(AIM OF THE EXERCISE): Take the data from its first line. Print each line exactly until the line containing "bufinv | 0 | 2 |" has been printed too.
┄┄┄┄┄┄┄┄┄┄┄┄┄┄┄┄┄┄┄┄
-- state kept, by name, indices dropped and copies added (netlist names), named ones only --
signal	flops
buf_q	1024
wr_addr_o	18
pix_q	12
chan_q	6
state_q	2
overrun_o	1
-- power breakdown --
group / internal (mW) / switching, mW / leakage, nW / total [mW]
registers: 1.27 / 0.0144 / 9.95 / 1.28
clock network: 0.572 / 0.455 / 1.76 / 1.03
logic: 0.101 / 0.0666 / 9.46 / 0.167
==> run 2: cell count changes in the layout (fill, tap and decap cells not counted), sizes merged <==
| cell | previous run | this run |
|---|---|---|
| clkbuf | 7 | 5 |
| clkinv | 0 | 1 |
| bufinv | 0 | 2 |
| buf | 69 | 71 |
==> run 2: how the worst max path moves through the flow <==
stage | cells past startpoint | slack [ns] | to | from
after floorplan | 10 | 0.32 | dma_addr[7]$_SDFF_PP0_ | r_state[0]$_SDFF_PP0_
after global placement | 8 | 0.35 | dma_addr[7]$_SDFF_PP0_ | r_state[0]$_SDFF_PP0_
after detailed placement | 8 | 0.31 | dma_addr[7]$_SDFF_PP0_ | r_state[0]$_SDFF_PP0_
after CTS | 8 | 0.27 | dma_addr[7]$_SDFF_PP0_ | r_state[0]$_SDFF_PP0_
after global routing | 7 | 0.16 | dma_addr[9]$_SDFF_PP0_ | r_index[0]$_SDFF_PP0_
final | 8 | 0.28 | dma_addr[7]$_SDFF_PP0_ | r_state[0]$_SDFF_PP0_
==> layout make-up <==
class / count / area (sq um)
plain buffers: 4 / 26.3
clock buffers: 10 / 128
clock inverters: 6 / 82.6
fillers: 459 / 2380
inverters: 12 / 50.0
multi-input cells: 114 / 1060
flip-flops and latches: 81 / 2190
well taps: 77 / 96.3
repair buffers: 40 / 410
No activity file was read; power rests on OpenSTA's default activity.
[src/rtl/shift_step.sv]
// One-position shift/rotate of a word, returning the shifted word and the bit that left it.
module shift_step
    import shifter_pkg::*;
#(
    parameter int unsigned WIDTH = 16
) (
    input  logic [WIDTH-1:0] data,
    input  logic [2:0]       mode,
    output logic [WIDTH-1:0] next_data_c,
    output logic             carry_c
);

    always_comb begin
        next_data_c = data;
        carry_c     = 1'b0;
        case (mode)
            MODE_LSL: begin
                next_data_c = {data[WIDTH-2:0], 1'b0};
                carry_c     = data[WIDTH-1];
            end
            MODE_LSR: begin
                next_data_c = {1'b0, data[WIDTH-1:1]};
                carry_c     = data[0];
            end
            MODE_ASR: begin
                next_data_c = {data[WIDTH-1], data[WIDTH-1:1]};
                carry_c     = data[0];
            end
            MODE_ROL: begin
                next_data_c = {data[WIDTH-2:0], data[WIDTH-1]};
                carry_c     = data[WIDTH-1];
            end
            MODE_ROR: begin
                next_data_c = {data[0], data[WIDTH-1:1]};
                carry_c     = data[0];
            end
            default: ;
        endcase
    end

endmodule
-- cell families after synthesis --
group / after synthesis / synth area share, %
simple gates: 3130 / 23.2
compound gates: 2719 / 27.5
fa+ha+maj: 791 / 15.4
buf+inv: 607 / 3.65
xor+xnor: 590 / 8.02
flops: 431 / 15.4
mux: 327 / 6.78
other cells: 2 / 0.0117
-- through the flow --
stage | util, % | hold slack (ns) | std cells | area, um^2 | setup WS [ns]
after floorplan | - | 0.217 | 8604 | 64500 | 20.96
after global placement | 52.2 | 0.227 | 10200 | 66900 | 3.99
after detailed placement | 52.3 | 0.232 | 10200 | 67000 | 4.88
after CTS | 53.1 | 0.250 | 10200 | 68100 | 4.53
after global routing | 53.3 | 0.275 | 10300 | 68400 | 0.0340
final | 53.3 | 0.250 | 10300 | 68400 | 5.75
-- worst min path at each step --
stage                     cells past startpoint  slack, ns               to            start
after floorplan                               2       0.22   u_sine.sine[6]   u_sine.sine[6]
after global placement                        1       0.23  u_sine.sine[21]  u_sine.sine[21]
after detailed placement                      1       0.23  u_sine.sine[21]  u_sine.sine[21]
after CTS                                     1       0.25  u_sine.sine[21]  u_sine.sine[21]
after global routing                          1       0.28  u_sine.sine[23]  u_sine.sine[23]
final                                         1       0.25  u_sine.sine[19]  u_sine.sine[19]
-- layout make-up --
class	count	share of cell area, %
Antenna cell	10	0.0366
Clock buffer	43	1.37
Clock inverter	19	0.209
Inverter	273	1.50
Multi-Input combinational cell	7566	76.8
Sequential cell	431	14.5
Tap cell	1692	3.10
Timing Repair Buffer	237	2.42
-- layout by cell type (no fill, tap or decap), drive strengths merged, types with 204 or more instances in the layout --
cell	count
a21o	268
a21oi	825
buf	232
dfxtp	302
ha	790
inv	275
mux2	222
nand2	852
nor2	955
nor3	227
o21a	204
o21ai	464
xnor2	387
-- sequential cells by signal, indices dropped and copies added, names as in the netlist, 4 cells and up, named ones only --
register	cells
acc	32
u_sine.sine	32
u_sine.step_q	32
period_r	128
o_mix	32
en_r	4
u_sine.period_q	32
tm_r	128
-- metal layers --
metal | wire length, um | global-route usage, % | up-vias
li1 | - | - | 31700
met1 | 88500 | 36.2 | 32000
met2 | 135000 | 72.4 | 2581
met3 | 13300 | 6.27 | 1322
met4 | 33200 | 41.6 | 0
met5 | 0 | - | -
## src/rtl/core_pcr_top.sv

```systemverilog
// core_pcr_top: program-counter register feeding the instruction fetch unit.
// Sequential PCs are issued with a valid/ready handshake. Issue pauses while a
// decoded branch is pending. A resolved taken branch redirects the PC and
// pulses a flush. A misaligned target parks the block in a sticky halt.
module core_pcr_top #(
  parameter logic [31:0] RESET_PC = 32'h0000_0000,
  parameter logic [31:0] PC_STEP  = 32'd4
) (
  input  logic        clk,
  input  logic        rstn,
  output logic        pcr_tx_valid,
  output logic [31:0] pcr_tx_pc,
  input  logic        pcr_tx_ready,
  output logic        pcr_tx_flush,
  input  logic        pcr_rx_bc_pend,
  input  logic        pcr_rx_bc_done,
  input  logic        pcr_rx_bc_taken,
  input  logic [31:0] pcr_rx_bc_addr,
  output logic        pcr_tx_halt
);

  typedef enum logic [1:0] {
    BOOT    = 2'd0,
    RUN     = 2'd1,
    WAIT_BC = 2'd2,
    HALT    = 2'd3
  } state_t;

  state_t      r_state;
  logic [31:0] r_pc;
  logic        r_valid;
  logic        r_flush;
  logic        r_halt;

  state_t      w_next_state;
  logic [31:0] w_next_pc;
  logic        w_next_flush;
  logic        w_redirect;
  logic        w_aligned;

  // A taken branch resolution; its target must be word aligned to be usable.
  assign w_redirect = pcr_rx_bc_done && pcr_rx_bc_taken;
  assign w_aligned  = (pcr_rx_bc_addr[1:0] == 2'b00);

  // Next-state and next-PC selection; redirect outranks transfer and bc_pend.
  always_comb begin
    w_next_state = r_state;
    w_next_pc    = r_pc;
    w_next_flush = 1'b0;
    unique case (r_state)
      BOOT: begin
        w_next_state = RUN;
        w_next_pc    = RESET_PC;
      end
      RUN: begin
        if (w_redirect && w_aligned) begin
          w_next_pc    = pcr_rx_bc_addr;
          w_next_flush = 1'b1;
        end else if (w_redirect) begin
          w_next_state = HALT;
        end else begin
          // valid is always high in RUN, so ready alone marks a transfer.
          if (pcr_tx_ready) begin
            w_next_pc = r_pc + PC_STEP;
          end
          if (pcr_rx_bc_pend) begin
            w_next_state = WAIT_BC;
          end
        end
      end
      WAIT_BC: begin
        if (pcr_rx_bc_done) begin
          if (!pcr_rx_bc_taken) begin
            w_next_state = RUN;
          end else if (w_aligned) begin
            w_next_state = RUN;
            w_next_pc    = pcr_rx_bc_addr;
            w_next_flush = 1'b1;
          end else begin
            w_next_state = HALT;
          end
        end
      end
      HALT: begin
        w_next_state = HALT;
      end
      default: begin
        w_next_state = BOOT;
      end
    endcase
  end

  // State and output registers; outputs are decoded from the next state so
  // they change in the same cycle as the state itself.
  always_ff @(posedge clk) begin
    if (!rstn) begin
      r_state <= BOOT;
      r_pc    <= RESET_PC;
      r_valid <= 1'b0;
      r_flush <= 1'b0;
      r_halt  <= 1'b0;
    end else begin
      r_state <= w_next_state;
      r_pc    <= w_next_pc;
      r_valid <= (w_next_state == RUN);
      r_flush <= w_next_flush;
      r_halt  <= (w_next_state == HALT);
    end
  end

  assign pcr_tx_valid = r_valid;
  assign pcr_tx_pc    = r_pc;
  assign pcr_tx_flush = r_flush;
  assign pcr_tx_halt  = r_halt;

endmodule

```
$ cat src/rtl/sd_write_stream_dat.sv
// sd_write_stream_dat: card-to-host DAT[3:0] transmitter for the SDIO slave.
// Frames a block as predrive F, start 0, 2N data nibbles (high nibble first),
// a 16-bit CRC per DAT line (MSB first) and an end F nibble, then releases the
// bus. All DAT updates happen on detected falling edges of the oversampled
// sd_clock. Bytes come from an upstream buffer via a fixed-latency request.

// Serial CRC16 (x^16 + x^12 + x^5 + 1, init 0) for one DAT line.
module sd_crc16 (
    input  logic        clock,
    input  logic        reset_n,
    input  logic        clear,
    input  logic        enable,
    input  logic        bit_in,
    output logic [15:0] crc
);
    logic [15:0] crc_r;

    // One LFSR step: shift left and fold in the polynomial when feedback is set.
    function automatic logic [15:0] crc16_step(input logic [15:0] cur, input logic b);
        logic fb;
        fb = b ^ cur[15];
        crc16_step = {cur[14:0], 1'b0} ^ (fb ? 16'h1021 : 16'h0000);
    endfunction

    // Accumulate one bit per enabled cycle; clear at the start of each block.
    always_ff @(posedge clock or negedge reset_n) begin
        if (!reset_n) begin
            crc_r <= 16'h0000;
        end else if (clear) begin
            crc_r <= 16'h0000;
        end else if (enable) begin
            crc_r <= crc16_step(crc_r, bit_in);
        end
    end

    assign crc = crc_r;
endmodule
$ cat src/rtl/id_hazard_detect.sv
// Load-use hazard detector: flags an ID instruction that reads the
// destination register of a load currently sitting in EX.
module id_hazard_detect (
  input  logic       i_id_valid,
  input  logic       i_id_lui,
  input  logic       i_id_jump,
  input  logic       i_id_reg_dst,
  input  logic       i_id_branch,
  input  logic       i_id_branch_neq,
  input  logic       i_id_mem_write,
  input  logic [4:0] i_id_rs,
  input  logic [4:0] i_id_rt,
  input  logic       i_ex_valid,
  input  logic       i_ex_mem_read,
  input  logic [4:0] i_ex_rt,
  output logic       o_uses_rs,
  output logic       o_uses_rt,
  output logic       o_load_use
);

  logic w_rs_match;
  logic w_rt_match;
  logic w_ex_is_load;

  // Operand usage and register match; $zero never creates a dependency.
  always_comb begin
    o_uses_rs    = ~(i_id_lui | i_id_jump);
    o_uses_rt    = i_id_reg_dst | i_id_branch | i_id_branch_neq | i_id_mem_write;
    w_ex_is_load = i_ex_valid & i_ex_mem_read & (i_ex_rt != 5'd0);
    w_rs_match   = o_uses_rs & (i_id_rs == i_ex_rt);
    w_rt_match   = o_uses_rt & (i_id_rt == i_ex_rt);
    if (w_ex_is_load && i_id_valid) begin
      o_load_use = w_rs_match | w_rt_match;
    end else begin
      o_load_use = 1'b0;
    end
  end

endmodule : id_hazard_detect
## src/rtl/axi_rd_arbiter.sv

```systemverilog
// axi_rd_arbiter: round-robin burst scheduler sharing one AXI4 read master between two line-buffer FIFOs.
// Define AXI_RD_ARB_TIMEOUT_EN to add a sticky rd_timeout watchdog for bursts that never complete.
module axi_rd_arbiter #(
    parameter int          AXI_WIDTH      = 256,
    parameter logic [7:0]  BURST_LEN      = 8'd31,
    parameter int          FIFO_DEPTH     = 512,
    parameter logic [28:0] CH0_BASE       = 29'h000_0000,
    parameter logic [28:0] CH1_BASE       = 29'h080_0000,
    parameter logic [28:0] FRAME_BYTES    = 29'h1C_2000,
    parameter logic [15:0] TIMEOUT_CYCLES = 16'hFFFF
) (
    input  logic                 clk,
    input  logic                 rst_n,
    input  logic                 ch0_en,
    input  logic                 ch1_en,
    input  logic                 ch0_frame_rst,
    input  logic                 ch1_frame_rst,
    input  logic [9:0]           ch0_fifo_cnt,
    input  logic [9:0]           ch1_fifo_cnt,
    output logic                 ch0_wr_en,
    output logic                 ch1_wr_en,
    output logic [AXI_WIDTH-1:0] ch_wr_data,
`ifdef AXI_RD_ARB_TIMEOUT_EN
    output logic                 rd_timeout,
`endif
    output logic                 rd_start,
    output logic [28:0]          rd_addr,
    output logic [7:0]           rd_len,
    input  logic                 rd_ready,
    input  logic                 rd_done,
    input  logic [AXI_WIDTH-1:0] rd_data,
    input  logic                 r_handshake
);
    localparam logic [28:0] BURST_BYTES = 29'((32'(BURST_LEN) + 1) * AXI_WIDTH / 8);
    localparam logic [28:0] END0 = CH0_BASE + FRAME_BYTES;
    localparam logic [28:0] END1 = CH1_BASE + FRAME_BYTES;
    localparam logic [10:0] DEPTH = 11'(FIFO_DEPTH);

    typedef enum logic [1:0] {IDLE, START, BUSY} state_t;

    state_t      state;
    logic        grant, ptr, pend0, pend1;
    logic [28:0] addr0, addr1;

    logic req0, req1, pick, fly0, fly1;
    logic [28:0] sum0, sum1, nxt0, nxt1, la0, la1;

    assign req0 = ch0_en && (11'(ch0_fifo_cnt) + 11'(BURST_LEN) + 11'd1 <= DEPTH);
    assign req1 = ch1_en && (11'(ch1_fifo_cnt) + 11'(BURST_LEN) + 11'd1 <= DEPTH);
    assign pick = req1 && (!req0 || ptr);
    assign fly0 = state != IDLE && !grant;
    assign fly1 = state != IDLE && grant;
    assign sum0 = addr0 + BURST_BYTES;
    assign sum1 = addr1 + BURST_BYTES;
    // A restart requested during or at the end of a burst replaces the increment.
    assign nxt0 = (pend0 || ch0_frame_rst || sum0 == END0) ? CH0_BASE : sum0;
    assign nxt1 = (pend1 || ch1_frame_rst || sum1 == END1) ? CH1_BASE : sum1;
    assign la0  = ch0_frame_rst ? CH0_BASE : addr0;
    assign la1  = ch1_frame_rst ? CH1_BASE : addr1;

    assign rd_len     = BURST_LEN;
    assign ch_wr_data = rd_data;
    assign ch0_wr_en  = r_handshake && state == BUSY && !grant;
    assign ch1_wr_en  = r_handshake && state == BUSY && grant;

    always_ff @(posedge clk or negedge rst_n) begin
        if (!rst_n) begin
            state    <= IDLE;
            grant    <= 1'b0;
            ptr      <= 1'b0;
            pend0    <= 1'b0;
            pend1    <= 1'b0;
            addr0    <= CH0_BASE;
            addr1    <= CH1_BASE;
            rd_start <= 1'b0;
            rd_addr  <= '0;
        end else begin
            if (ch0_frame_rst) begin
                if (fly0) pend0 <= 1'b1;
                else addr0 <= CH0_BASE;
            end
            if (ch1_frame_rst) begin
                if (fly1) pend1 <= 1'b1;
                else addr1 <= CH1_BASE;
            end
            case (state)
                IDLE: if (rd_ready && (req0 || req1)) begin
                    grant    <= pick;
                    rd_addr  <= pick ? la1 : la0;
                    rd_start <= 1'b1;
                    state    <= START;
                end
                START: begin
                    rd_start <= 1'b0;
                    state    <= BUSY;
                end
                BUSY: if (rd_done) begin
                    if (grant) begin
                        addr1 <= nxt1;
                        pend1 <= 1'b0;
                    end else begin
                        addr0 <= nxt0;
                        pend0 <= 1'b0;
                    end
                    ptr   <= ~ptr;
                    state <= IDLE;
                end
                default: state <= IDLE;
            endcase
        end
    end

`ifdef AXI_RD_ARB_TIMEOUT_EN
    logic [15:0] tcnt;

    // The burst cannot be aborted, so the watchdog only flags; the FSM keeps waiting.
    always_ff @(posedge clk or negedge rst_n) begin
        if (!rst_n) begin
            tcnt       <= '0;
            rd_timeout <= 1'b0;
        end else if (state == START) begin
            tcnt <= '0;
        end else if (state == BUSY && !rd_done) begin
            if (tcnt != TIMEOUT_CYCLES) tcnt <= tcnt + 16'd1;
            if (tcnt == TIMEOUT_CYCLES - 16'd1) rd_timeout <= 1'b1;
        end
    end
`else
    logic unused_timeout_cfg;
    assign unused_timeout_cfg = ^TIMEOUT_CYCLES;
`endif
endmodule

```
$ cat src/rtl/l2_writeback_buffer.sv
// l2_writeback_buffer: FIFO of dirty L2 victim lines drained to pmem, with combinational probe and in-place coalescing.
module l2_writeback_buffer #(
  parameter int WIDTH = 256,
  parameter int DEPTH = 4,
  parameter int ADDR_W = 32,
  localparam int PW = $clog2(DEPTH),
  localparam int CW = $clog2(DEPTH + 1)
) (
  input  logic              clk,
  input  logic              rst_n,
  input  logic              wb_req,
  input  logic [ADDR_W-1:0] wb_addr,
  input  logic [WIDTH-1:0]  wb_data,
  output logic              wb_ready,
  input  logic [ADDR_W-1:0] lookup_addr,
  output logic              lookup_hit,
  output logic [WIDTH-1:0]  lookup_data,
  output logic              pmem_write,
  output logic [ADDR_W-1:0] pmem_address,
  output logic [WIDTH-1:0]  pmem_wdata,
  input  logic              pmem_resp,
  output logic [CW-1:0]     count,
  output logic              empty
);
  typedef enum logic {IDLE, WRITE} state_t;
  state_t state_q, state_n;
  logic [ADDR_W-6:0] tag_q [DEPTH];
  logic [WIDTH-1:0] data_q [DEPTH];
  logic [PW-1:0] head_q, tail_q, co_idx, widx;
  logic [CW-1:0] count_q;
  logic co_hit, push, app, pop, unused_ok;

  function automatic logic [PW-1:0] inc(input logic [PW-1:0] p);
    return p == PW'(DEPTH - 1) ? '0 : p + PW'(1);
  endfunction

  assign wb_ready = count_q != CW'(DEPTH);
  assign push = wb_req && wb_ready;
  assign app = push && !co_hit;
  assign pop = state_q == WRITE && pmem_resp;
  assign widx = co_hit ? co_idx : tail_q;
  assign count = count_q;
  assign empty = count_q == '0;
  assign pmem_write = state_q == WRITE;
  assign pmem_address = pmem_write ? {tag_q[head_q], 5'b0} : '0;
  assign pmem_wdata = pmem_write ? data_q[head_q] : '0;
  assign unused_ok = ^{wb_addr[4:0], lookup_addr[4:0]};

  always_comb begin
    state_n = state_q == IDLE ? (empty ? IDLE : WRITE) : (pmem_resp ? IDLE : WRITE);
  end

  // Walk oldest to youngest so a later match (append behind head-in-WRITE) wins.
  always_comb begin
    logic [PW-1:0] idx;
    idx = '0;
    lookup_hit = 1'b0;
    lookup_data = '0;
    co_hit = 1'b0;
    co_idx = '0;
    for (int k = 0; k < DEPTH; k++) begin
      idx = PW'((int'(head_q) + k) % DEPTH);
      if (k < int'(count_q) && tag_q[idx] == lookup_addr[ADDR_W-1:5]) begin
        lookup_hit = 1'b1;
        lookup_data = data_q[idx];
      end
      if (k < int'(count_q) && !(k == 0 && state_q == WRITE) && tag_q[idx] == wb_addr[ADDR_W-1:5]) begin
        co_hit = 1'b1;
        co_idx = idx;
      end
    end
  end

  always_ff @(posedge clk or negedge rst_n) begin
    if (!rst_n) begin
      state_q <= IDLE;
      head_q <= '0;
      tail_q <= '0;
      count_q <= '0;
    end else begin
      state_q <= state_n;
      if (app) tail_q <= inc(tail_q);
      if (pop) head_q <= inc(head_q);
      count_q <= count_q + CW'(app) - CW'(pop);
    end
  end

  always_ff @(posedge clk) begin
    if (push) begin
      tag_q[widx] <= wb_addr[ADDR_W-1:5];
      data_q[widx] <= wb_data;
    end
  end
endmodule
┄┄┄┄┄┄┄┄┄┄┄┄┄┄┄┄┄┄┄┄
(OUTPUT OF THE TASK):
-- state kept, by name, indices dropped and copies added (netlist names), named ones only --
signal	flops
buf_q	1024
wr_addr_o	18
pix_q	12
chan_q	6
state_q	2
overrun_o	1
-- power breakdown --
group / internal (mW) / switching, mW / leakage, nW / total [mW]
registers: 1.27 / 0.0144 / 9.95 / 1.28
clock network: 0.572 / 0.455 / 1.76 / 1.03
logic: 0.101 / 0.0666 / 9.46 / 0.167
==> run 2: cell count changes in the layout (fill, tap and decap cells not counted), sizes merged <==
| cell | previous run | this run |
|---|---|---|
| clkbuf | 7 | 5 |
| clkinv | 0 | 1 |
| bufinv | 0 | 2 |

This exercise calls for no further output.